Board of Commissioners v. Nichols

Lotz, J. —

The wife of the appellee was injured by falling from a bridge while traveling on a public highway. He brought this action to recover damages for the loss of her services and companionship, and for expenses incurred on account of medical treatment and nursing.

It was alleged that the appellant was negligent in failing to keep the bridge safe and in proper repair.

Issue was joined and the cause tried by a jury, which returned a general verdict for the appellee in the sum of $3,000.

The first error assigned is the overruling of a demurrer to the amended complaint.

*316The complaint, in all of its essential averments, except as to the name of the plaintiff, and as to the loss of servicés and expenses incurred, is the same as that in the case of Board, etc., v. Nichols, 139 Ind. 611, and, within the rules there announced, is sufficient.

It is next insisted that the court erred in sustaining a demurrer to the second paragraph of appellant’s answer.
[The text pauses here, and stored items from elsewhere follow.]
What follows belongs to an exercise in optimizing a design on an open flow for small area; a production flow would make more cautious choices. RTL that was checked went through simulation tests only; none was proved equivalent to the original. The RTL of run 2 was laid out without a check of its function. Power is estimated from default activity; no workload was simulated.

==> flow/design.v <==
module juletre_sfd (
    input  wire       clk,
    input  wire       rst,
    input  wire       rx_valid,
    input  wire [7:0] rx_data,
    input  wire       sig_take,
    input  wire [3:0] pkt_rd_addr,
    output reg  [7:0] pkt_rd_data,
    output reg        pkt_rd_ok,
    output reg        new_data,
    output wire       evt_commit,
    output wire       evt_crc_fail,
    output wire       evt_rx_overrun
);
    reg [7:0] ring [0:31];
    reg [4:0] head;
    reg [5:0] count;
    reg [7:0] x_head;    
    reg [7:0] x_tail;    
    reg [7:0] x_crc;     
    reg       pay;
    reg [4:0] st;
    reg [5:0] len;       
    reg [7:0] pkt [0:15];
    reg       pkt_all;   
    wire [4:0] tail  = head + count[4:0];
    wire       empty = (count == 6'd0);
    wire       full  = count[5];
    wire       push  = rx_valid && !full;
    assign evt_rx_overrun = rx_valid && full;
    wire [7:0] raw_head  = ring[head];
    wire [7:0] head_byte = raw_head ^ x_head;
    wire       hdr_phase = !pay && (st[2:0] != 3'd7);
    wire       chk_phase = !pay && (st[2:0] == 3'd7);
    wire       enough    = (count >= len);
    wire [4:0] last_slot = head + len[4:0] - 5'd1;
    wire [7:0] x_last    = (len == 6'd0) ? x_head : ring[last_slot];
    wire       crc_ok    = (x_last == x_crc);
    wire       chk_pass  = chk_phase && enough && crc_ok;
    wire       pay_step  = chk_pass || pay;
    wire [4:0] k         = pay ? st : 5'd0;
    wire       k_in_pay  = ({1'b0, k} < len);
    wire       pkt_we    = chk_pass || (pay && !st[4]);
    wire [7:0] pkt_wdata = k_in_pay ? head_byte : 8'h00;
    wire       last      = pay && ((len[5:4] == 2'b00 || len == 6'd16) ? (st == 5'd15)
                                                                         : ({1'b0, st} == len - 6'd1));
    wire hdr_pop = hdr_phase && !empty;
    wire pop     = hdr_pop || (pay_step && k_in_pay);
    assign evt_commit   = last;
    assign evt_crc_fail = chk_phase && enough && !crc_ok;
    reg [7:0] magic;
    always @* begin
        case (st[1:0])
            2'd0: magic = 8'h55;   
            2'd1: magic = 8'h41;   
            2'd2: magic = 8'h52;   
            default: magic = 8'h54;   
        endcase
    end
    always @(posedge clk) begin
        if (push)
            ring[tail] <= rx_data ^ x_tail;
        if (pkt_we)
            pkt[k[3:0]] <= pkt_wdata;
        pkt_rd_data <= pkt[pkt_rd_addr];
        if (pop)
            head <= head + 5'd1;
        if (hdr_pop && st[2:0] == 3'd4)
            len <= (head_byte > 8'd32) ? 6'd63 : head_byte[5:0];
        if (hdr_pop && st[2:0] == 3'd5 && head_byte != 8'h00)
            len <= 6'd63;
        if (hdr_pop && st[2:0] == 3'd6)
            x_crc <= x_head;
    end
    always @(posedge clk) begin
        if (rst) begin
            count     <= 6'd0;
            x_head    <= 8'h00;
            x_tail    <= 8'h00;
            pay       <= 1'b0;
            st        <= 5'd0;
            pkt_all   <= 1'b0;
            pkt_rd_ok <= 1'b0;
            new_data  <= 1'b0;
        end else begin
            count <= count + push - pop;
            if (pop)
                x_head <= raw_head;
            if (push)
                x_tail <= rx_data ^ x_tail;
            if (hdr_pop) begin
                if (st[2]) begin
                    st <= st + 5'd1;
                end else if (head_byte == magic) begin
                    st <= st + 5'd1;
                end else begin
                    st <= 5'd0;   
                end
            end else if (evt_crc_fail) begin
                st <= 5'd0;
            end else if (pay_step) begin
                if (last) begin
                    pay <= 1'b0;
                    st  <= 5'd0;
                end else begin
                    pay <= 1'b1;
                    st  <= k + 5'd1;
                end
            end
            pkt_all   <= pkt_all || last;
            pkt_rd_ok <= pkt_all || (pay && ({1'b0, pkt_rd_addr} < st));
            new_data  <= last || (new_data && !sig_take);
        end
    end
endmodule
Source: an optimization exercise on an open RTL-to-GDS flow (aim: small area, a short achievable clock period and few clock cycles per item). Production flows keep margins and buffers that such runs may drop.
In this exercise RTL edits were held to simulation tests only and were not proved equivalent to the original.

Setup of run A:
// wsc_px3
module wsc_px3 (
    input  wire         clk,
    input  wire         rst,
    input  wire         in_valid,
    output wire         in_ready,
    input  wire         in_op,        
    input  wire [287:0] in_win,
    output reg          out_valid,
    input  wire         out_ready,
    output reg  [31:0]  out_pix
);
Size in the first run: roughly 2900 cells after synthesis, roughly 220 flip-flops, about 330 I/O pins, ~0.033 mm2 of cells after synthesis.
export LEC_CHECK = 0
export CAP_MARGIN = 20
export CORE_MARGIN = 2
export CORE_UTILIZATION = 40
export CTS_BUF_LIST = sky130_fd_sc_hd__clkbuf_4 sky130_fd_sc_hd__clkbuf_8
export SLEW_MARGIN = 20
export SYNTH_HIERARCHICAL = 1
create_clock -name core_clock -period 28.0 [get_ports {clk}]
standard.sh (not shown) runs the stock make flow with config.mk's settings and CLKGATE_MAP_FILE= SYNTH_SCRIPT=/design/flow/synth_recipe.tcl, a recipe that flattens the netlist after the stock synthesis.
==> flow/flow/run.sh <==
#!/bin/bash
set -e
export BUFFER_PORTS_ARGS="-buffer_cell sky130_fd_sc_hd__buf_1"
export SETUP_SLACK_MARGIN=20.35
bash standard.sh > standard.log 2>&1
Testbench counts of run A, summed over its fixed seeds: cycles 12,016, items 12,000.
This paragraph attempts to plead a former adjudication. It is alleged that prior to instituting this action the appellee filed his claim for the same cause of action before the Board of Commissioners of Jackson county, and that said board rejected and refused to allow the same, and rendered judgment that he take nothing on account thereof, and that said judgment is still in force and unappealed from.

The object of the present statutes in requiring a claim against a county to be first filed and presented to the board of commissioners for allowance before bringing suit thereon is to give it an opportunity to discharge its legal obligations without the expense of a lawsuit. Bass, etc., Works v. Board, etc., 115 Ind. 234. The board in hearing such claim acts merely in the capacity of an auditing committee. Its action is ministerial and not judicial. Any order made by it in allowing or in refusing to allow the claim does not rise to the dignity of a judicial determination or judgment.

The demurrer was properly sustained to this answer.

Under the assignment that the court erred in overruling the motion for a new trial, it is insisted that the court should have required the jury to answer certain interrogatories, requested by the appellant. It was averred in the complaint that the bridge was unsafe and dangerous, because of appellant’s negligence in constructing it too narrow, and in failing to put balustrades on the side.

*317Filed April 10, 1895.

One of the interrogatories requested was as follows: “Was the culvert or bridge in question too narrow?"

Conceding, without deciding, that this question was proper and should have been given, it does not follow that the refusal to give it necessarily constitutes reversible error. The jury, in answer to other interrogatories, found that there were no guards or balustrades at the sides of the bridge, and that the injury resulted from this cause. If the appellant was negligent in this respect and the appellee and his wife free from contributory negligence, which latter finding is included in the general verdict, the judgment rendered was right and the error complained of will not avail in securing a reversal.

Complaint is made of the refusal of the court to give other interrogatories. But these were properly refused within the rule laid down in Board v. Nichols, supra.

It is also contended that the court erred in giving certain instructions and in refusing others. The court instructed the jury fully on all the questions involved in the case, and they were fairly presented to the jury. After a careful examination of the whole record before us, we have arrived at the conclusion that the judgment is right and should be affirmed. So ordered.